* Exercise objective
From the records below, copy the lines that include "after".

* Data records
+--

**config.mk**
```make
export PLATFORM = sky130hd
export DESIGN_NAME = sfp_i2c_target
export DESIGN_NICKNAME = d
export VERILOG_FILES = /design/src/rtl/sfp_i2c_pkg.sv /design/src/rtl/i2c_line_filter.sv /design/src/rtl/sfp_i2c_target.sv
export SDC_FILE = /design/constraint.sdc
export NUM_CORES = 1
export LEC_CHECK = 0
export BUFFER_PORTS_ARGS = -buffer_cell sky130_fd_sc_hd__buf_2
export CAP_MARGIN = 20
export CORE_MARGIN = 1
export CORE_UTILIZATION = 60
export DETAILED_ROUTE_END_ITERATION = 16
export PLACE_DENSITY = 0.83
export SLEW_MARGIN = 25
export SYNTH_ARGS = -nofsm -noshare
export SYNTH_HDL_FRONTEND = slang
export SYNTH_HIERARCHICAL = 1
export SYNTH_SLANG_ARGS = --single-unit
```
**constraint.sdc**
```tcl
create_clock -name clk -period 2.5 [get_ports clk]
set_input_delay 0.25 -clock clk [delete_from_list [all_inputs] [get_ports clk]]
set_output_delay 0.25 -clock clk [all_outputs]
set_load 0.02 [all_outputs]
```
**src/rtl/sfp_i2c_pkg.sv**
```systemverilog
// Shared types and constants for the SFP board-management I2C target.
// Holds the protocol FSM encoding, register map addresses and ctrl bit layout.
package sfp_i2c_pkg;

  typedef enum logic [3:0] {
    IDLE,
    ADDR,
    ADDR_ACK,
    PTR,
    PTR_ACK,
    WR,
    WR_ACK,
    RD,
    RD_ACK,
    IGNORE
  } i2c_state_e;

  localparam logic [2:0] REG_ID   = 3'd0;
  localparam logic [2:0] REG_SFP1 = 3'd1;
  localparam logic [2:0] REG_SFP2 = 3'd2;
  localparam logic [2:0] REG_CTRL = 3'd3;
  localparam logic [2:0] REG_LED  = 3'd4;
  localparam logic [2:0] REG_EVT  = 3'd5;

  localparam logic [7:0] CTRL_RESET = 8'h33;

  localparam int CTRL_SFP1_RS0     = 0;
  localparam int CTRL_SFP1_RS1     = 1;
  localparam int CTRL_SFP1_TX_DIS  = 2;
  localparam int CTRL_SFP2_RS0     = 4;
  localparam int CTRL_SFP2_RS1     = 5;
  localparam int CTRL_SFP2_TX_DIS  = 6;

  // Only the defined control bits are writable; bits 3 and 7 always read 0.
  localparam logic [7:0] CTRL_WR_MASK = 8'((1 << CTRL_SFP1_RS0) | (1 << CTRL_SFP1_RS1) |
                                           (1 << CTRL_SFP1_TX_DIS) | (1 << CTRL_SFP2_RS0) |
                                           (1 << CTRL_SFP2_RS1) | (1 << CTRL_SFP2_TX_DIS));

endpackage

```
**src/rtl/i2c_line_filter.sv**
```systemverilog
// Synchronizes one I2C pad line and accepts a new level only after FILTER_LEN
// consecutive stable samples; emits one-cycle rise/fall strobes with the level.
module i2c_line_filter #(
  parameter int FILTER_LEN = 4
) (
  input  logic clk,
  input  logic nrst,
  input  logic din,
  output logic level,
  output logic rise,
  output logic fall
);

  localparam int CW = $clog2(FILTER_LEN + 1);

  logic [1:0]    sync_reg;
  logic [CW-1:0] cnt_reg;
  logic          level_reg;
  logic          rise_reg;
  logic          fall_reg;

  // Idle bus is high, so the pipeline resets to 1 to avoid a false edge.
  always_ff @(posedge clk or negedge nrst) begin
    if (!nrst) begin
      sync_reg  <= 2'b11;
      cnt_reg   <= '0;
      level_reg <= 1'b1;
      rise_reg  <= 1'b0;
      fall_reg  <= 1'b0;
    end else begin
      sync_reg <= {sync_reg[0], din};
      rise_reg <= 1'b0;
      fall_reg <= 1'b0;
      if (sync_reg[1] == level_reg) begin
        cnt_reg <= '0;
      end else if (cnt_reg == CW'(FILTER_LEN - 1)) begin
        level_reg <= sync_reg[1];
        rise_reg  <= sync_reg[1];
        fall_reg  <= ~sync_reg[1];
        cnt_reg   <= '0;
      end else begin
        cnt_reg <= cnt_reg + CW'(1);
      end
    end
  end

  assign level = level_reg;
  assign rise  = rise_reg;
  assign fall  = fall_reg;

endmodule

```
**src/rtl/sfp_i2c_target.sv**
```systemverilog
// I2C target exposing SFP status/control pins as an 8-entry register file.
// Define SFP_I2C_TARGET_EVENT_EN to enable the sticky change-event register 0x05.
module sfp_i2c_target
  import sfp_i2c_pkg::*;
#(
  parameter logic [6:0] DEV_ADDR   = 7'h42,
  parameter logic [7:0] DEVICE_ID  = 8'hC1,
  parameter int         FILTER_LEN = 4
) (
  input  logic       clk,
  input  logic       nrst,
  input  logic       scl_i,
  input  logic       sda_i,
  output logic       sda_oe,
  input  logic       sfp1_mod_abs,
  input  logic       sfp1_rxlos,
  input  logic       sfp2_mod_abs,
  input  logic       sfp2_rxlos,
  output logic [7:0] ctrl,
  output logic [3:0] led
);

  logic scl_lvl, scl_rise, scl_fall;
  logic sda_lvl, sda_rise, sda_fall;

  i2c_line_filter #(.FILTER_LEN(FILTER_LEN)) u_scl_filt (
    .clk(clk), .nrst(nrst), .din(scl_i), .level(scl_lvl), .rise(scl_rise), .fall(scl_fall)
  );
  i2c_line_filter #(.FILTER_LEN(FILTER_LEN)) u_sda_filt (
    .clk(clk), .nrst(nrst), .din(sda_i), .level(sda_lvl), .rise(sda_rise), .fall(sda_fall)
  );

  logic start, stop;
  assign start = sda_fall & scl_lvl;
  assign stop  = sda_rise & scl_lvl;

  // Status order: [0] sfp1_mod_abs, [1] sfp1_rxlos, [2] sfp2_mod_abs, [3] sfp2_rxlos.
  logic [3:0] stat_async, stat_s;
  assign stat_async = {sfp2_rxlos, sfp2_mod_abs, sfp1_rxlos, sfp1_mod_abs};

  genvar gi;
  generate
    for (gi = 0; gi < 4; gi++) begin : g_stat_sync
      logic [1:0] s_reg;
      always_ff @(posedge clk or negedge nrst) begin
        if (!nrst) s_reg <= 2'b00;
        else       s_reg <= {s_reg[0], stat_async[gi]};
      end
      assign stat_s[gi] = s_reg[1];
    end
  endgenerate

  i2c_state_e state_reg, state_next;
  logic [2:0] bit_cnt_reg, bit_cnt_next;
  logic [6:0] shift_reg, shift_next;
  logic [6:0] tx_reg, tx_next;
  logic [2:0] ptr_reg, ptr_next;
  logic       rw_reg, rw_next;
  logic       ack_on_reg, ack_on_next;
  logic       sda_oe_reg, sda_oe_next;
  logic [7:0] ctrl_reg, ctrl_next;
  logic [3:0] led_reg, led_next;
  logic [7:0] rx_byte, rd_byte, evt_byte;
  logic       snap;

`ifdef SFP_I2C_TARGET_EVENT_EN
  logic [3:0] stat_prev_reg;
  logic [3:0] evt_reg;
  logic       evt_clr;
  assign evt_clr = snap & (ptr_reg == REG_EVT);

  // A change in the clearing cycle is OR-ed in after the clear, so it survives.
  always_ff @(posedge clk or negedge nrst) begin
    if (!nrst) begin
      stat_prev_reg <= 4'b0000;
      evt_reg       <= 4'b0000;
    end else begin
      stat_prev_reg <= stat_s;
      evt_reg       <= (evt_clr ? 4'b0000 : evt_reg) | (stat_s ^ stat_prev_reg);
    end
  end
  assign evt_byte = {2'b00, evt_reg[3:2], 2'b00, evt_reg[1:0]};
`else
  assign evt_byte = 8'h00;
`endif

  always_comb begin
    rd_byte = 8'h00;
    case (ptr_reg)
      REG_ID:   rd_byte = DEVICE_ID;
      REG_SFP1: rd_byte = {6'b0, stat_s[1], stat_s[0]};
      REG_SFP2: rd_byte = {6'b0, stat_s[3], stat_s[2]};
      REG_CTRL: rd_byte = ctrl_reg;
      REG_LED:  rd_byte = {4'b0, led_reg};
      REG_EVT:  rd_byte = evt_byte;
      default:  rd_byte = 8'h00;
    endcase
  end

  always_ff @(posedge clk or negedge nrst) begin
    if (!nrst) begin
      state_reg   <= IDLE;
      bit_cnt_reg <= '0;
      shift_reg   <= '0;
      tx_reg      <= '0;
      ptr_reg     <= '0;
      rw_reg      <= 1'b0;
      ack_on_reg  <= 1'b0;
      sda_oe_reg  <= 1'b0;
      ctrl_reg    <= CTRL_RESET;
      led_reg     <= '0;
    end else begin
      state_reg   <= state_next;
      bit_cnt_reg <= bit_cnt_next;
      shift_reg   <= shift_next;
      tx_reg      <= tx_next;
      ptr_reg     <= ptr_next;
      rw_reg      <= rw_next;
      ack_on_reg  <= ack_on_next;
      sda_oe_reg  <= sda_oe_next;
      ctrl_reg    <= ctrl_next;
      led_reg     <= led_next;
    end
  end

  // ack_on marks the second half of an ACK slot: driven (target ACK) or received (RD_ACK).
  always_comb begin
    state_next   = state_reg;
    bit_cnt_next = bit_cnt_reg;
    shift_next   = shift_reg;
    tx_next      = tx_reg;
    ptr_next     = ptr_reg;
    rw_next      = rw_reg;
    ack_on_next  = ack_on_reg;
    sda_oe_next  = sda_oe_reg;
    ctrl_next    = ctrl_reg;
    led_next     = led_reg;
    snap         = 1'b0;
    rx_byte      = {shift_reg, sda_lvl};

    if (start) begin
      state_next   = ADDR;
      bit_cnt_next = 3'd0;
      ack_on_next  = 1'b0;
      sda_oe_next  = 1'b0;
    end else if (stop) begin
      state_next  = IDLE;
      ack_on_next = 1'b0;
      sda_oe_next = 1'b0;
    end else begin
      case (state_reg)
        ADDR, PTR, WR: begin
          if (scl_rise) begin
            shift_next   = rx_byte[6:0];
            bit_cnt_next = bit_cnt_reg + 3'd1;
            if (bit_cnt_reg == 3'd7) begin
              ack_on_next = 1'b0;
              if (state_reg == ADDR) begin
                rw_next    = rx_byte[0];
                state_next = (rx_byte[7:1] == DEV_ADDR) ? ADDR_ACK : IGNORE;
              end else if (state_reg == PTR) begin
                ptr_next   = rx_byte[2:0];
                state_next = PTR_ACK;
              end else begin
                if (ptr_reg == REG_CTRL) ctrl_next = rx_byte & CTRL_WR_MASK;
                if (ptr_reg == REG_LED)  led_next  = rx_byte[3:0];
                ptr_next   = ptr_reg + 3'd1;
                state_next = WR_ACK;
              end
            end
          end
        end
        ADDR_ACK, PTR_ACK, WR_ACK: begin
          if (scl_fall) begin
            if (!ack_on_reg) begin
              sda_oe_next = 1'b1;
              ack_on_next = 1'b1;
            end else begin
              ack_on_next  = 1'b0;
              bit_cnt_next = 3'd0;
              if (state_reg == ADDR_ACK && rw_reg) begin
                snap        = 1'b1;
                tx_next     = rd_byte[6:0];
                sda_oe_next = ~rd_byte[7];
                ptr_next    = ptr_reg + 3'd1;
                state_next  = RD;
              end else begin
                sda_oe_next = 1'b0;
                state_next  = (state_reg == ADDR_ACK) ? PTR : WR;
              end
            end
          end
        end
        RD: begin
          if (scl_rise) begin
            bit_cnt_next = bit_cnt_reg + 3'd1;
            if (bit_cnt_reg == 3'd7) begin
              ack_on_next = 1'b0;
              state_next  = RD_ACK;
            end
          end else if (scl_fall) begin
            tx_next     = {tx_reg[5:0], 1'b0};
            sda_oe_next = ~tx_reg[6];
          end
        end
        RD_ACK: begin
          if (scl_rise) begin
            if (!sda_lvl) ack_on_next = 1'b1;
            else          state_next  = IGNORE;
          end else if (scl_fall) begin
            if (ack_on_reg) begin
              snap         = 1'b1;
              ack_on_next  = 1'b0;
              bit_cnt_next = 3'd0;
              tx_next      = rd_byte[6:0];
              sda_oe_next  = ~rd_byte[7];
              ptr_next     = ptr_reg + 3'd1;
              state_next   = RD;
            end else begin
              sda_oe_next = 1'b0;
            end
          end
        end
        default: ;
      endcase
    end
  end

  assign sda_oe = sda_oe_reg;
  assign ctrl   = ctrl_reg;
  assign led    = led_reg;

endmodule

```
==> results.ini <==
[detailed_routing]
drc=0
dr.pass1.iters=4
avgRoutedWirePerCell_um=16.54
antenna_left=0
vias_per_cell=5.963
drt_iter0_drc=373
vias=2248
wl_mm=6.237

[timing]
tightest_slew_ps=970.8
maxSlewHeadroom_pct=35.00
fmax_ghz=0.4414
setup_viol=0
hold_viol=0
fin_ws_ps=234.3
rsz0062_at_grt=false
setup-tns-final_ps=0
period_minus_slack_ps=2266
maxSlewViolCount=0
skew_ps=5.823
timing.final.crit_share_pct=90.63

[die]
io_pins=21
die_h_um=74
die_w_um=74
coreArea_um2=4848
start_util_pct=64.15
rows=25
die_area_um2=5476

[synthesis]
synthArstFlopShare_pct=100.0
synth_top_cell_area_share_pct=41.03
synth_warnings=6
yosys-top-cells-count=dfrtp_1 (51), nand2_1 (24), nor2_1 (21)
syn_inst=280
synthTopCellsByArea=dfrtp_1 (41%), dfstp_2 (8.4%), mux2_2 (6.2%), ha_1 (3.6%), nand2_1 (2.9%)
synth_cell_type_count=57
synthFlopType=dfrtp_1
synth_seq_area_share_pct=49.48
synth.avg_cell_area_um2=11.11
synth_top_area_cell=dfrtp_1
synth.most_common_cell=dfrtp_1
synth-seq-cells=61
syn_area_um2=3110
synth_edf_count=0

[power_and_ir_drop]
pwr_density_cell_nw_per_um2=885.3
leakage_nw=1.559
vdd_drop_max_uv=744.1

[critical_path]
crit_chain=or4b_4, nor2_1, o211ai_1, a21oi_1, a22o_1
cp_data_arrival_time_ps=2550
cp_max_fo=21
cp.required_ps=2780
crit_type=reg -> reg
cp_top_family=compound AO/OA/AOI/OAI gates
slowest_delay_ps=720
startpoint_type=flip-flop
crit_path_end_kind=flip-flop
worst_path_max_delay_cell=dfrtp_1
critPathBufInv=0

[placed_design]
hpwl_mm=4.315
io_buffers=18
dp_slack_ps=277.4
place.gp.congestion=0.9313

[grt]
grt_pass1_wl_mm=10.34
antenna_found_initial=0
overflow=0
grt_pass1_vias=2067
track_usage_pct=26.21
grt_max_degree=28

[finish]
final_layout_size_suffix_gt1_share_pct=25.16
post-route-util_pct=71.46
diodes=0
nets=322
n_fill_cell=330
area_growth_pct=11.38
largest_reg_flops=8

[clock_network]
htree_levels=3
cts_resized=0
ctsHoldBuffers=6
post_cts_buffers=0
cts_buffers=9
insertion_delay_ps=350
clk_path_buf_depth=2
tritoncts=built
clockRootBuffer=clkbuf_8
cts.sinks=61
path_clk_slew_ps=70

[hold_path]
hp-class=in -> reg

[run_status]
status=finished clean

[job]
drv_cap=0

+--

* Problem solution
// Synchronizes one I2C pad line and accepts a new level only after FILTER_LEN
  // A change in the clearing cycle is OR-ed in after the clear, so it survives.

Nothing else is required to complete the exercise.